Still, they're what we have, and, like the gauge of railroad track in Europe
based on the ruts originally made by Roman chariots (the width of two horses),
we gotta build the trains to run on 'em.

And, unlike the physical case, we can widen the rails every so often when most
trains have adapted to the new widths.

------
j-g-faustus
HTML is not complicated at all, that's why it became a success - pretty much
anyone could learn to write a basic web page in a few weeks.

Web pages became complex over the years as people wanted do things that HTML
was never meant to do. Like page layouts: Early on, people would use invisible
images for spacing, humongous nested tables to "hack" a page layout in a
language that didn't support page layouts, and pictures of text rather than
actual text for example for non-standard fonts or text shadows.

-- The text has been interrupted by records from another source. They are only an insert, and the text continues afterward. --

File: src/rtl/arm_pipe_pkg.sv
// Shared types for the ARM pipeline hazard/forwarding controller.
// Scoreboard destinations are held at SB_DEST_W bits so one struct serves any REG_ADDR_W up to 8.
package arm_pipe_pkg;

  localparam int SB_DEST_W   = 8;
  localparam int FWD_SEL_RF  = 0;
  localparam int FWD_SEL_EXE = 1;

  typedef struct packed {
    logic                 valid;
    logic                 mem_r_en;
    logic [SB_DEST_W-1:0] dest;
  } sb_entry_t;

  typedef enum logic {
    FL_IDLE     = 1'b0,
    FL_FLUSHING = 1'b1
  } flush_state_t;

endpackage

File: src/rtl/hazard_match.sv
// Compares one in-flight scoreboard entry against the two source operands of the ID instruction.
module hazard_match
  import arm_pipe_pkg::*;
(
  input  sb_entry_t            entry,
  input  logic [SB_DEST_W-1:0] src1,
  input  logic                 src1_used,
  input  logic [SB_DEST_W-1:0] src2,
  input  logic                 two_src,
  output logic                 m1,
  output logic                 m2,
  output logic                 is_load
);

  assign m1      = entry.valid & src1_used & (entry.dest == src1);
  assign m2      = entry.valid & two_src   & (entry.dest == src2);
  assign is_load = entry.valid & entry.mem_r_en;

endmodule

File: src/rtl/pipe_hazard_ctrl.sv
// Hazard, forwarding and branch-flush controller: tracks in-flight writers over STAGES downstream
// stages and derives stall, flush and per-operand forwarding selects for the ID instruction.
module pipe_hazard_ctrl
  import arm_pipe_pkg::*;
#(
  parameter int REG_ADDR_W = 4,
  parameter int STAGES     = 3,
  parameter int FWD_EN     = 1,
  parameter int BR_PENALTY = 2,
  parameter int SEL_W      = $clog2(STAGES + 1)
) (
  input  logic                  clk,
  input  logic                  rst,
  input  logic                  issue_valid,
  input  logic                  issue_wb_en,
  input  logic                  issue_mem_r_en,
  input  logic [REG_ADDR_W-1:0] issue_dest,
  input  logic [REG_ADDR_W-1:0] src1,
  input  logic                  src1_used,
  input  logic [REG_ADDR_W-1:0] src2,
  input  logic                  two_src,
  input  logic                  branch_taken,
  input  logic                  ext_freeze,
  output logic                  stall,
  output logic                  flush,
  output logic [SEL_W-1:0]      fwd_sel_a,
  output logic [SEL_W-1:0]      fwd_sel_b,
  output logic [31:0]           stall_cnt
);

  localparam int CNT_W = $clog2(BR_PENALTY + 1);

  logic [STAGES-1:0]    sb_vld;
  logic [STAGES-1:0]    sb_load;
  logic [SB_DEST_W-1:0] sb_dest [STAGES];
  sb_entry_t            entry   [STAGES];

  logic [STAGES-1:0]    m1;
  logic [STAGES-1:0]    m2;
  logic [STAGES-1:0]    is_load;

  logic [SB_DEST_W-1:0] src1_ext;
  logic [SB_DEST_W-1:0] src2_ext;

  flush_state_t         fl_state;
  logic [CNT_W-1:0]     fl_cnt;
  logic                 out_en;

  logic                 stall_raw;
  logic                 flush_i;
  logic                 stall_i;
  logic [SEL_W-1:0]     sel_a;
  logic [SEL_W-1:0]     sel_b;

  assign src1_ext = SB_DEST_W'(src1);
  assign src2_ext = SB_DEST_W'(src2);

  for (genvar g = 0; g < STAGES; g++) begin : g_match
    assign entry[g] = '{valid: sb_vld[g], mem_r_en: sb_load[g], dest: sb_dest[g]};

    hazard_match u_match (
      .entry     (entry[g]),
      .src1      (src1_ext),
      .src1_used (src1_used),
      .src2      (src2_ext),
      .two_src   (two_src),
      .m1        (m1[g]),
      .m2        (m2[g]),
      .is_load   (is_load[g])
    );
  end

  // Hazard decision: load-use only when forwarding, otherwise any RAW short of the last stage
  always_comb begin
    stall_raw = 1'b0;
    if (FWD_EN != 0) begin
      stall_raw = (m1[0] | m2[0]) & is_load[0];
    end else begin
      for (int i = 0; i < STAGES - 1; i++) begin
        stall_raw = stall_raw | m1[i] | m2[i];
      end
    end
    stall_raw = stall_raw & issue_valid;
  end

  // Scan oldest to youngest so the youngest non-load-in-EXE writer overrides
  always_comb begin
    sel_a = SEL_W'(FWD_SEL_RF);
    sel_b = SEL_W'(FWD_SEL_RF);
    if (FWD_EN != 0) begin
      for (int i = STAGES - 1; i >= 0; i--) begin
        if (m1[i] && !(i == 0 && is_load[i])) sel_a = SEL_W'(i + FWD_SEL_EXE);
        if (m2[i] && !(i == 0 && is_load[i])) sel_b = SEL_W'(i + FWD_SEL_EXE);
      end
    end
  end

  // out_en masks all outputs during reset and the first cycle after it
  assign flush_i   = out_en & ((fl_state == FL_FLUSHING) | branch_taken);
  assign stall_i   = out_en & stall_raw & ~flush_i;
  assign flush     = flush_i;
  assign stall     = stall_i;
  assign fwd_sel_a = out_en ? sel_a : '0;
  assign fwd_sel_b = out_en ? sel_b : '0;

  always_ff @(posedge clk or posedge rst) begin
    if (rst) out_en <= 1'b0;
    else     out_en <= 1'b1;
  end

  // Control state: entry valids, flush sequencer and stall counter, all held under freeze
  always_ff @(posedge clk or posedge rst) begin
    if (rst) begin
      sb_vld    <= '0;
      fl_state  <= FL_IDLE;
      fl_cnt    <= '0;
      stall_cnt <= '0;
    end else if (!ext_freeze) begin
      sb_vld <= {sb_vld[STAGES-2:0], issue_valid & issue_wb_en & ~stall_i & ~flush_i};

      if (out_en && branch_taken) begin
        fl_state <= FL_FLUSHING;
        fl_cnt   <= CNT_W'(BR_PENALTY);
      end else if (fl_state == FL_FLUSHING) begin
        fl_cnt <= fl_cnt - 1'b1;
        if (fl_cnt <= CNT_W'(1)) fl_state <= FL_IDLE;
      end

      if (stall_i && (stall_cnt != 32'hFFFF_FFFF)) stall_cnt <= stall_cnt + 32'd1;
    end
  end

  // Entry payload; only meaningful when the matching valid bit is set
  always_ff @(posedge clk) begin
    if (!ext_freeze) begin
      sb_load    <= {sb_load[STAGES-2:0], issue_mem_r_en};
      sb_dest[0] <= SB_DEST_W'(issue_dest);
      for (int i = 1; i < STAGES; i++) begin
        sb_dest[i] <= sb_dest[i-1];
      end
    end
  end

endmodule

File: config.mk
export PLATFORM = sky130hd
export DESIGN_NAME = pipe_hazard_ctrl
export DESIGN_NICKNAME = d
export VERILOG_FILES = /design/src/rtl/arm_pipe_pkg.sv /design/src/rtl/hazard_match.sv /design/src/rtl/pipe_hazard_ctrl.sv
export SDC_FILE = /design/constraint.sdc
export NUM_CORES = 1
export LEC_CHECK = 0
export CAP_MARGIN = 25
export CORE_MARGIN = 2
export CORE_UTILIZATION = 40
export CTS_CLUSTER_SIZE = 40
export DETAILED_ROUTE_END_ITERATION = 16
export GPL_ROUTABILITY_DRIVEN = 1
export PLACE_DENSITY = 0.66
export SYNTH_ARGS = -nofsm -noshare
export SYNTH_HDL_FRONTEND = slang
export SYNTH_SLANG_ARGS = --single-unit
File: constraint.sdc
create_clock -name clk -period 2.85 [get_ports clk]
set_input_delay 0.57 -clock clk [delete_from_list [all_inputs] [get_ports clk]]
set_output_delay 0.57 -clock clk [all_outputs]
set_load 0.005 [all_outputs]
==> impl_metrics.ini, run 1 <==
[status]
outcome = completed

[sta]
setup_viol_count_final = 0
rsz0062_at_grt = no
finalHoldViolations = 0
fin_hold_ws_ns = 0.494
fin_crit_ns = 2.73
drv_slew = 0
setup_tns_ns = 0
worst_slack_ns = 0.124
slew_headroom_pct = 66.0
worst_slew_pin_slew_ns = 0.505
min_period_over_period_pct = 95.6
finClkSkew_ns = 0.00629
fmaxAchievable_mhz = 367

[critical_path]
reg2reg_depth = 6
reg2reg_to = stall_cnt[23]$_DFFE_PP0P_
crit_type = in -> out
critPathArrivalTime_ns = 2.16
crit_slowest_cell = clkdlybuf4s50_1
r2r_start = stall_cnt[11]$_DFFE_PP0P_
worstPathMaxFanout = 3
start_kind = primary input
crit_required_ns = 2.28
r2r_setup_slack_ns = 0.44
cp_cell_sequence = dlygate4sd2_1 > xor2_1 > nor3_1 > nand4_1 > o21ai_0 > and2_1 > clkdlybuf4s50_1
cp-end-kind = output pin
cpPeakStageDelay_ns = 0.49

[pwr]
p_switching_mw = 0.363
power_density_nw_per_um2 = 431
combPwrFrac_pct = 10.8
peakVddDrop_mv = 0.217
switching_share_pct = 23.7
p_leak_nw = 1.50
seq_power_share_pct = 55.3
totalPowerFinal_mw = 1.53
internal-power_mw = 1.16
clkPwrFrac_pct = 34.0

[worst_hold_path]
hold_class = reg -> reg
hold_depth = 1
hold_start = stall_cnt[23]$_DFFE_PP0P_
hold_end = stall_cnt[23]$_DFFE_PP0P_

[floorplanning]
die_x_um = 85.5
ioPinCount = 59
die_h_um = 85.5
core_area_um2 = 6390
rows = 29
start_util_pct = 41.6
die-area_um2 = 7310

[logic_synthesis]
yosys.area_share.adder_pct = 0.943
synth-seq-cells = 52
synthFlopType = dfrtp_1
netlist_instances = 248
synth.distinct_cells = 39
synth_edf_count = 13
synth_compound_area_share_pct = 5.51
syn_avg_cell_area_um2 = 10.7
async_flop_share_pct = 75.0
synth_xor_area_share_pct = 17.2
seq_area_frac_synth_pct = 51.5
ys_warn_count = 0
synth.net_count = 271
synth_area_um2 = 2660
synth_top_family_by_area = simple AND/OR/NAND/NOR gates
synthMuxAreaShare_pct = 1.27
synth-simple-area-share_pct = 21.6

[clock_tree]
cts.path.max_buffers = 2
cts.sinks = 52
clkSlewWorstSetupHoldPaths_ns = 0.09
htree_levels = 2
clk_latency_ns = 0.30
cts_inserted_buffers = 5
cts_tree = built
cts_root_buf = clkbuf_8

[global_route]
antenna_found_initial = 0
use_met1_pct = 23.1
grt-ovfl-total = 0
grt_use_met2_pct = 25.6
groute.usage.overall_pct = 16.5
grt.busiest_layer = met2
grt_pass1_vias = 1965
grt_pass1_wl_um = 9640
grt_max_degree = 40
met3_usage_pct = 3.60

[detailed_routing]
drtIter0Drc = 76
totalWireLength_um = 5750
vias = 2039
ant_nets = 0
drc = 0
viasPerCell = 5.10
first_pass_iters = 6
avgRoutedWirePerCell_um = 14.4

[place]
dp_slack_ns = -0.126
io_buffers = 58
dp.cells = 392
placed_area_um2 = 3410
place_congestion = 0.779
dp_hpwl_um = 4220

[finish]
insertedDiodeCount = 0
fin_cells = 400
syn_to_final_growth_pct = 33.5
multi_input_area_um2 = 1260
num-fill-cells = 553
ff_latch_area_um2 = 1370
layout_commonest_cell = clkdlybuf4s50_1
stdcell_area_um2 = 3540
layout_common_cells = clkdlybuf4s50_1 (49), dfrtp_1 (39), xor2_1 (29)
fin_util_pct = 55.5
fin_nets = 345
drive_gt1_share_pct = 10.5

[flow_run]
maxCapViolCount = 0
-- final cells by class --
type                    instances  share of cell area [%]
clock buffers                   8                    3.43
inverters                      11                    1.17
multi-input cells             183                    35.6
flip-flops and latches         52                    38.6
well taps                      77                    2.72
repair buffers                 69                    18.5
-- sequential cells by signal, indices dropped and copies added, names as in the netlist --
| name | count |
|---|---|
| sb_dest | 12 |
| fl_cnt | 2 |
| out_en | 1 |
| fl_state | 1 |
| sb_vld | 3 |
| stall_cnt | 32 |
| sb_load | 1 |
-- cell usage after synthesis, types with 4 or more instances --
cell type,count,area [µm²]
dfrtp_1,39,976
xor2_1,29,254
xnor2_1,23,201
nand3_1,22,110
nand2_1,20,75.1
nor2_1,18,67.6
edfxtp_1,13,390
inv_1,11,41.3
nor3_1,11,55.1
nand4_1,9,56.3
nor4_1,8,50.1
o21ai_0,7,35.0
and2_1,4,25.0
and3_1,4,25.0
-- how the worst max path moves through the flow --
stage	start	to	slack (ns)	cells past startpoint
2_1_floorplan	stall_cnt[11]$_DFFE_PP0P_	stall_cnt[23]$_DFFE_PP0P_	0.61	6
3_3_place_gp	src2[2]	fwd_sel_b[0]	-0.10	7
3_5_place_dp	src1[0]	fwd_sel_a[0]	-0.13	6
4_1_cts	src1_used	fwd_sel_a[1]	0.01	6
5_1_grt	src1[0]	fwd_sel_a[0]	0.001	6
6_report	src2[2]	fwd_sel_b[0]	0.12	7
-- per-layer routing --
metal	vias up	routed length (µm)
met1	968	2820
li1	1018	-
met2	44	2620
met4	0	81
met3	9	223
met5	-	0
-- kinds of logic after synthesis --
logic type	Yosys count
AND/OR/NAND/NOR	107
XOR/XNOR	52
flip-flops	52
AO/OA/AOI/OAI	18
buffers and inverters	13
multiplexers	3
adder cells (fa/ha/maj)	2
other	1
-- critical path: cells and delay by family --
kind                   cells  cell delay, ns
buffers and inverters      2            0.78
XOR/XNOR                   1            0.17
AO/OA/AOI/OAI              1            0.16
AND/OR/NAND/NOR            3            0.48
-- timing repair --
action	CTS	global route
pin swaps	4	3
setup endpoints to repair	5	2
buffers inserted	0	0
hold buffers	0	0
gates resized for setup	10	5
-- power groups by stage --
stage | registers [mW] | clock network [mW] | logic (mW)
floorplan | 0.849 | 0 | 0.0977
global placement | 0.857 | 0 | 0.162
detailed placement | 0.858 | 0 | 0.166
CTS | 0.843 | 0.532 | 0.163
global route | 0.849 | 0.561 | 0.184
finish | 0.844 | 0.519 | 0.164
No activity file was read; power rests on OpenSTA's default activity.
==> run 2: changes to the inputs <==
--- a/config.mk
+++ b/config.mk
@@ -5,6 +5,7 @@
 export SDC_FILE = /design/constraint.sdc
 export NUM_CORES = 1
 export LEC_CHECK = 0
+export ABC_CLOCK_PERIOD_IN_PS = 2850
 export CAP_MARGIN = 25
 export CORE_MARGIN = 2
 export CORE_UTILIZATION = 40
==> results of run 2 <==
Final layout, timing and power as in run 1 (identical DEF).
==> run 3: changes to the inputs <==
--- a/config.mk
+++ b/config.mk
@@ -13,6 +13,7 @@
 export DETAILED_ROUTE_END_ITERATION = 16
 export GPL_ROUTABILITY_DRIVEN = 1
 export PLACE_DENSITY = 0.66
+export SLEW_MARGIN = 20
 export SYNTH_ARGS = -nofsm -noshare
 export SYNTH_HDL_FRONTEND = slang
 export SYNTH_SLANG_ARGS = --single-unit
==> results of run 3 <==
Final layout, timing and power as in run 1 (identical DEF).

The primary problem is that HTML was never designed for the kinds of things we
use the web for today. See the Crockford Javascript presentation for a history
of HTML and Javascript, I recommend Episode IV:
<http://yuiblog.com/crockford/>

Designing an "HTML killer" is no simple task, all attempts so far have failed
- from Java applets to XML.

But even today you can use applets or Flash to embed more complicated
programs. The web protocols turned out to be eminently hackable, and with
server-side page generation, forms, CSS, Javascript and now canvas it is "good
enough" for more and more tasks, so I expect it is safe to say that HTML will
be with us for quite a while longer.

------
aristus
HTML started out as a simple language for formatting research papers. It is a
tree of text nodes and elements, ie section 1, table 3. It was not and is not
intended to be a 2D anything.

Over the last 20 years many people have layered on things for different
reasons. The biggest, of course was the "style sheet" which came from the
print world. Javascript poked its head in, which prompted an attempt to
standardize the DOM without breaking backwards-compatibility. Then the
Semantic folk tried to enforce a separation of "meaning" and "styling", which
struggle continues to this day.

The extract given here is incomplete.